*** Opening DATASET RECORDS ***
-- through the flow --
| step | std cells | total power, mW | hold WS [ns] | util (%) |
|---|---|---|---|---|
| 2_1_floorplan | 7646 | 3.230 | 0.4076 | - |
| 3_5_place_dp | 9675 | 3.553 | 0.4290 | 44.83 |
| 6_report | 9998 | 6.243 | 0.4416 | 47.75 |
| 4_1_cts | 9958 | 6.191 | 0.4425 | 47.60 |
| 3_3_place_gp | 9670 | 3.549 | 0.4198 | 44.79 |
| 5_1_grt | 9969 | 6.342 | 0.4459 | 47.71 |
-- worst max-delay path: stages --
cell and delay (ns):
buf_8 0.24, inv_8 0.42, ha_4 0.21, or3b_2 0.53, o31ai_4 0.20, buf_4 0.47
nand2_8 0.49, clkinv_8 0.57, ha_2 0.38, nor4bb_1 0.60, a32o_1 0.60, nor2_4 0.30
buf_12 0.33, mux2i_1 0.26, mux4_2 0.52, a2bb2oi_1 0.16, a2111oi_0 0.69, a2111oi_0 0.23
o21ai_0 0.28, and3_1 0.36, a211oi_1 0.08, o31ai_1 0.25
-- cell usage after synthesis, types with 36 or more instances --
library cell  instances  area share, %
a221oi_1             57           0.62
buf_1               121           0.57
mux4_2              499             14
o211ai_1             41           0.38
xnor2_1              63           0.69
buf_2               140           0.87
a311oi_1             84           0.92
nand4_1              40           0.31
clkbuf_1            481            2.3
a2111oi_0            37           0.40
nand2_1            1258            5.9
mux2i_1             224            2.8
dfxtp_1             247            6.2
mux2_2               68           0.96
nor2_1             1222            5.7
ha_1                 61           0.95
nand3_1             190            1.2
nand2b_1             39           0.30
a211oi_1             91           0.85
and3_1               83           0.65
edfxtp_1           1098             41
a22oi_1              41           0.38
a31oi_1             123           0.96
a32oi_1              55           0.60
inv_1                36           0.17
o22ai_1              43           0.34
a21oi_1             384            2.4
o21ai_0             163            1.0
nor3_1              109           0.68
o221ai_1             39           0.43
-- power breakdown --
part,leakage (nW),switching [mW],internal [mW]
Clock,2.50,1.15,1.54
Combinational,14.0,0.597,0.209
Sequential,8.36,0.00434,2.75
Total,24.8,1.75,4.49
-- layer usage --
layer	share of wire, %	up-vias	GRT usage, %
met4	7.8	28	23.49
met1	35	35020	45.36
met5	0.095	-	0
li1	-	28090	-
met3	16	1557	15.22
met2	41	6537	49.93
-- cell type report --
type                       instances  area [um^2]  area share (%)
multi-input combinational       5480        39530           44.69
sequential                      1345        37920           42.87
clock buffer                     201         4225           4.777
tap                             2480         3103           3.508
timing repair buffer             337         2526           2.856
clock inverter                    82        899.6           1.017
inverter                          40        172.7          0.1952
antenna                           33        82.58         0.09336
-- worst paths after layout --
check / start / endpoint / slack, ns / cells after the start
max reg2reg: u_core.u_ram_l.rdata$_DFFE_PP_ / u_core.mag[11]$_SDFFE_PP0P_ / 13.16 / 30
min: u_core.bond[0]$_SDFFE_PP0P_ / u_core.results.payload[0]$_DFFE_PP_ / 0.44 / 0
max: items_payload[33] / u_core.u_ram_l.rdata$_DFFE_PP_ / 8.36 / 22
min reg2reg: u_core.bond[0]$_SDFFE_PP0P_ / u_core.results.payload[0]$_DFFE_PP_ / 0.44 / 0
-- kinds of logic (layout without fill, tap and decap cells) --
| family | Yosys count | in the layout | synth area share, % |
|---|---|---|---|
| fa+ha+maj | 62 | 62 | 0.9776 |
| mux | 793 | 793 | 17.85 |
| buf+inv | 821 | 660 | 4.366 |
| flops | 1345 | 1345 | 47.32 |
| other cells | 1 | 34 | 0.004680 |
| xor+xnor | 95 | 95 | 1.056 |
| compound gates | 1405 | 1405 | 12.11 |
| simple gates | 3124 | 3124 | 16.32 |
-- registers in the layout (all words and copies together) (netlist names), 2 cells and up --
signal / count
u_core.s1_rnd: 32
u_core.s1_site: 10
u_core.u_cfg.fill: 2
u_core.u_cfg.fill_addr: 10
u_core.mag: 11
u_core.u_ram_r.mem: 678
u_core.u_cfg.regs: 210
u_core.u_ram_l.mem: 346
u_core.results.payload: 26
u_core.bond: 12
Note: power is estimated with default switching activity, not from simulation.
==> src/rtl/sorted_timestamp_bookmark_set_macros.svh <==
// Assertion macros for the sorted timestamp bookmark set.
// Used by rtl/sorted_timestamp_bookmark_set.sv; expect clk and arst_n in scope.
`ifndef SORTED_TIMESTAMP_BOOKMARK_SET_MACROS_SVH
`define SORTED_TIMESTAMP_BOOKMARK_SET_MACROS_SVH
`ifndef SYNTHESIS
// Check a property on every rising edge outside reset.
`define STBS_ASSERT(lbl, prop, msg) \
	lbl: assert property (@(posedge clk) disable iff (!arst_n) (prop)) else $error(msg);
// Check that a condition never holds.
`define STBS_NEVER(lbl, cond, msg) \
	`STBS_ASSERT(lbl, !(cond), msg)
`else
`define STBS_ASSERT(lbl, prop, msg)
`define STBS_NEVER(lbl, cond, msg)
`endif
`endif

==> src/rtl/stbs_pkg.sv <==
// Package for the sorted timestamp bookmark set: command and result word types,
// command and status codes. No dependencies.
`default_nettype none
package stbs_pkg;

	localparam logic [2:0] OP_ADD   = 3'd0;
	localparam logic [2:0] OP_DEL   = 3'd1;
	localparam logic [2:0] OP_CLEAR = 3'd2;
	localparam logic [2:0] OP_NEXT  = 3'd3;
	localparam logic [2:0] OP_PREV  = 3'd4;

	localparam logic [2:0] ST_OK        = 3'd0;
	localparam logic [2:0] ST_PRESENT   = 3'd1;
	localparam logic [2:0] ST_FULL      = 3'd2;
	localparam logic [2:0] ST_NOT_FOUND = 3'd3;
	localparam logic [2:0] ST_EMPTY     = 3'd4;

	typedef struct packed {
		logic        [2:0]  op;
		logic signed [31:0] query_time;
	} cmd_t;

	typedef struct packed {
		logic        [2:0]  status;
		logic signed [31:0] result_time;
		logic        [6:0]  entry_count;
	} rsp_t;

endpackage
`default_nettype wire

==> src/rtl/sorted_timestamp_bookmark_set.sv <==
// Sorted timestamp bookmark set: table memory, scan/shift sequencer, result register.
// Depends on stbs_pkg and sorted_timestamp_bookmark_set_macros.svh.
`default_nettype none
`include "sorted_timestamp_bookmark_set_macros.svh"

// Keeps up to MAX_ENTRIES unique signed 32-bit timestamps in ascending order in a
// single-port-write, single-port-read table memory with a registered read. Commands
// arrive on the cmd channel (add, delete, clear, next, prev) and each one returns
// exactly one rsp word with a status, a found time (zero unless next/prev succeed)
// and the count after the command. A command is taken only while the sequencer is
// idle; cmd_stall is high for the whole of its work. Every add, delete,
// next and prev first scans all stored entries through the one read port, comparing
// each word with the query as signed values. Add then moves the entries above the
// insert point up by one, one per cycle, and writes the new time; delete moves the
// entries above the match down by one; next/prev make one more read. Clear and
// unused codes go straight to the result step. The result waits in an output
// register, so the next command can be taken while it is unread; the block only
// holds its final step if the previous result is still stalled.
// The table needs no clearing after reset: only entries below the count are read.
module sorted_timestamp_bookmark_set #(
	parameter int MAX_ENTRIES = 64
) (
	input  wire                 clk,
	input  wire                 arst_n,
	input  wire                 cmd_valid,
	output logic                cmd_stall,
	input  wire stbs_pkg::cmd_t cmd,
	output logic                rsp_valid,
	input  wire                 rsp_stall,
	output stbs_pkg::rsp_t      rsp
);

	localparam int AW = $clog2(MAX_ENTRIES);
	localparam int CW = $clog2(MAX_ENTRIES + 1);

	typedef enum logic [2:0] {
		S_IDLE, S_SCAN, S_DECIDE, S_MOVE, S_FETCH, S_FWAIT, S_DONE
	} state_t;

	state_t             state_q;
	logic [2:0]         op_q;
	logic signed [31:0] query_q;
	logic [CW-1:0]      count_q;
	logic [CW-1:0]      ptr_q;      // scan index, move pointer or fetch index
	logic [CW-1:0]      lt_q;       // entries below the query
	logic [CW-1:0]      le_q;       // entries not above the query
	logic               eq_q;
	logic               pend_q;     // rdata_q holds the word just read
	logic [AW-1:0]      wa_q;       // write address for the pending word
	logic [2:0]         status_q;
	logic signed [31:0] res_q;

	// Table memory
	logic signed [31:0] mem [MAX_ENTRIES];
	logic signed [31:0] rdata_q;
	logic               rd_en;
	logic [AW-1:0]      rd_addr;
	logic               wr_en;
	logic [AW-1:0]      wr_addr;
	logic signed [31:0] wr_data;

	always_ff @(posedge clk) begin
		if (wr_en) begin
			mem[wr_addr] <= wr_data;
		end
		if (rd_en) begin
			rdata_q <= mem[rd_addr];
		end
	end

	logic [CW-1:0] ptr_m1;
	logic [CW-1:0] ptr_p1;
	logic [CW-1:0] anchor;
	logic [CW-1:0] anchor_p1;
	logic [CW-1:0] anchor_m1;
	logic          slot_free;
	logic          cmd_acc;
	logic [CW+6:0] cnt_ext;

	assign ptr_m1    = ptr_q - CW'(1);
	assign ptr_p1    = ptr_q + CW'(1);
	// Anchor: last entry not above the query, else the first entry
	assign anchor    = (le_q == '0) ? '0 : le_q - CW'(1);
	assign anchor_p1 = anchor + CW'(1);
	assign anchor_m1 = anchor - CW'(1);
	assign slot_free = !rsp_valid || !rsp_stall;
	assign cmd_stall = (state_q != S_IDLE);
	assign cmd_acc   = cmd_valid && !cmd_stall;
	assign cnt_ext   = {7'd0, count_q};

	// Memory port control
	always_comb begin
		rd_en   = 1'b0;
		rd_addr = ptr_q[AW-1:0];
		wr_en   = 1'b0;
		wr_addr = wa_q;
		wr_data = rdata_q;
		unique case (state_q)
			S_SCAN: begin
				rd_en = (ptr_q != count_q);
			end
			S_MOVE: begin
				if (op_q == stbs_pkg::OP_ADD) begin
					// Walk down from the top, moving each word up one place
					rd_en   = (ptr_q != lt_q);
					rd_addr = ptr_m1[AW-1:0];
					wr_en   = pend_q;
					if (ptr_q == lt_q && !pend_q) begin
						wr_en   = 1'b1;
						wr_addr = lt_q[AW-1:0];
						wr_data = query_q;
					end
				end else begin
					// Walk up from above the match, moving each word down
					rd_en = (ptr_q != count_q);
					wr_en = pend_q;
				end
			end
			S_FETCH: begin
				rd_en = 1'b1;
			end
			default: begin
			end
		endcase
	end

	// Sequencer and result register
	always_ff @(posedge clk or negedge arst_n) begin
		if (!arst_n) begin
			state_q   <= S_IDLE;
			op_q      <= '0;
			query_q   <= '0;
			count_q   <= '0;
			ptr_q     <= '0;
			lt_q      <= '0;
			le_q      <= '0;
			eq_q      <= 1'b0;
			pend_q    <= 1'b0;
			wa_q      <= '0;
			status_q  <= stbs_pkg::ST_OK;
			res_q     <= '0;
			rsp_valid <= 1'b0;
			rsp       <= '0;
		end else begin
			// Raise valid as a result leaves the sequencer; drop it once the word is taken
			if (state_q == S_DONE && slot_free) begin
				rsp_valid <= 1'b1;
			end else if (rsp_valid && !rsp_stall) begin
				rsp_valid <= 1'b0;
			end
			unique case (state_q)
				S_IDLE: begin
					if (cmd_acc) begin
						op_q     <= cmd.op;
						query_q  <= cmd.query_time;
						status_q <= stbs_pkg::ST_OK;
						res_q    <= '0;
						ptr_q    <= '0;
						lt_q     <= '0;
						le_q     <= '0;
						eq_q     <= 1'b0;
						pend_q   <= 1'b0;
						case (cmd.op) inside
							stbs_pkg::OP_ADD, stbs_pkg::OP_DEL, stbs_pkg::OP_NEXT,
							stbs_pkg::OP_PREV: begin
								state_q <= S_SCAN;
							end
							stbs_pkg::OP_CLEAR: begin
								count_q <= '0;
								state_q <= S_DONE;
							end
							default: begin
								state_q <= S_DONE;
							end
						endcase
					end
				end
				S_SCAN: begin
					// Issue one read a cycle; compare the word that arrives
					pend_q <= (ptr_q != count_q);
					if (ptr_q != count_q) begin
						ptr_q <= ptr_p1;
					end
					if (pend_q) begin
						if (rdata_q < query_q) begin
							lt_q <= lt_q + CW'(1);
						end
						if (rdata_q <= query_q) begin
							le_q <= le_q + CW'(1);
						end
						if (rdata_q == query_q) begin
							eq_q <= 1'b1;
						end
					end
					if (ptr_q == count_q && !pend_q) begin
						state_q <= S_DECIDE;
					end
				end
				S_DECIDE: begin
					pend_q <= 1'b0;
					unique case (op_q)
						stbs_pkg::OP_ADD: begin
							if (eq_q) begin
								status_q <= stbs_pkg::ST_PRESENT;
								state_q  <= S_DONE;
							end else if (count_q >= CW'(MAX_ENTRIES)) begin
								status_q <= stbs_pkg::ST_FULL;
								state_q  <= S_DONE;
							end else begin
								ptr_q   <= count_q;
								state_q <= S_MOVE;
							end
						end
						stbs_pkg::OP_DEL: begin
							if (!eq_q) begin
								status_q <= stbs_pkg::ST_NOT_FOUND;
								state_q  <= S_DONE;
							end else begin
								ptr_q   <= lt_q + CW'(1);
								state_q <= S_MOVE;
							end
						end
						default: begin
							if (count_q == '0) begin
								status_q <= stbs_pkg::ST_EMPTY;
								state_q  <= S_DONE;
							end else begin
								if (op_q == stbs_pkg::OP_NEXT) begin
									ptr_q <= (anchor_p1 < count_q) ? anchor_p1 : anchor;
								end else begin
									ptr_q <= (anchor != '0) ? anchor_m1 : anchor;
								end
								state_q <= S_FETCH;
							end
						end
					endcase
				end
				S_MOVE: begin
					if (op_q == stbs_pkg::OP_ADD) begin
						pend_q <= (ptr_q != lt_q);
						if (ptr_q != lt_q) begin
							ptr_q <= ptr_m1;
							wa_q  <= ptr_q[AW-1:0];
						end
						if (ptr_q == lt_q && !pend_q) begin
							count_q <= count_q + CW'(1);
							state_q <= S_DONE;
						end
					end else begin
						pend_q <= (ptr_q != count_q);
						if (ptr_q != count_q) begin
							ptr_q <= ptr_p1;
							wa_q  <= ptr_m1[AW-1:0];
						end
						if (ptr_q == count_q && !pend_q) begin
							count_q <= count_q - CW'(1);
							state_q <= S_DONE;
						end
					end
				end
				S_FETCH: begin
					state_q <= S_FWAIT;
				end
				S_FWAIT: begin
					res_q   <= rdata_q;
					state_q <= S_DONE;
				end
				S_DONE: begin
					// Hold until the result register is free
					if (slot_free) begin
						rsp.status      <= status_q;
						rsp.result_time <= res_q;
						rsp.entry_count <= cnt_ext[6:0];
						state_q         <= S_IDLE;
					end
				end
				default: begin
					state_q <= S_IDLE;
				end
			endcase
		end
	end

	`STBS_NEVER(a_count_bound, count_q > CW'(MAX_ENTRIES), "entry count above depth")
	`STBS_ASSERT(a_busy_after_accept, cmd_acc |=> state_q != S_IDLE, "command not started")
	`STBS_ASSERT(a_add_ptr_floor, (state_q == S_MOVE && op_q == stbs_pkg::OP_ADD) |-> ptr_q >= lt_q, "insert shift went below insert point")
	`STBS_ASSERT(a_empty_count, (rsp_valid && rsp.status == stbs_pkg::ST_EMPTY) |-> (rsp.entry_count == 7'd0 && rsp.result_time == 32'sd0), "empty status with entries")

endmodule
`default_nettype wire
*** Closing DATASET RECORDS ***
## WHAT TO WORK ON
In the material above, locate the line containing "u_core.s1_rnd: 32" and the line containing "u_core.bond: 12". Transcribe exactly those two lines and every line between them, and nothing more.

## YOUR RESPONSE
u_core.s1_rnd: 32
u_core.s1_site: 10
u_core.u_cfg.fill: 2
u_core.u_cfg.fill_addr: 10
u_core.mag: 11
u_core.u_ram_r.mem: 678
u_core.u_cfg.regs: 210
u_core.u_ram_l.mem: 346
u_core.results.payload: 26
u_core.bond: 12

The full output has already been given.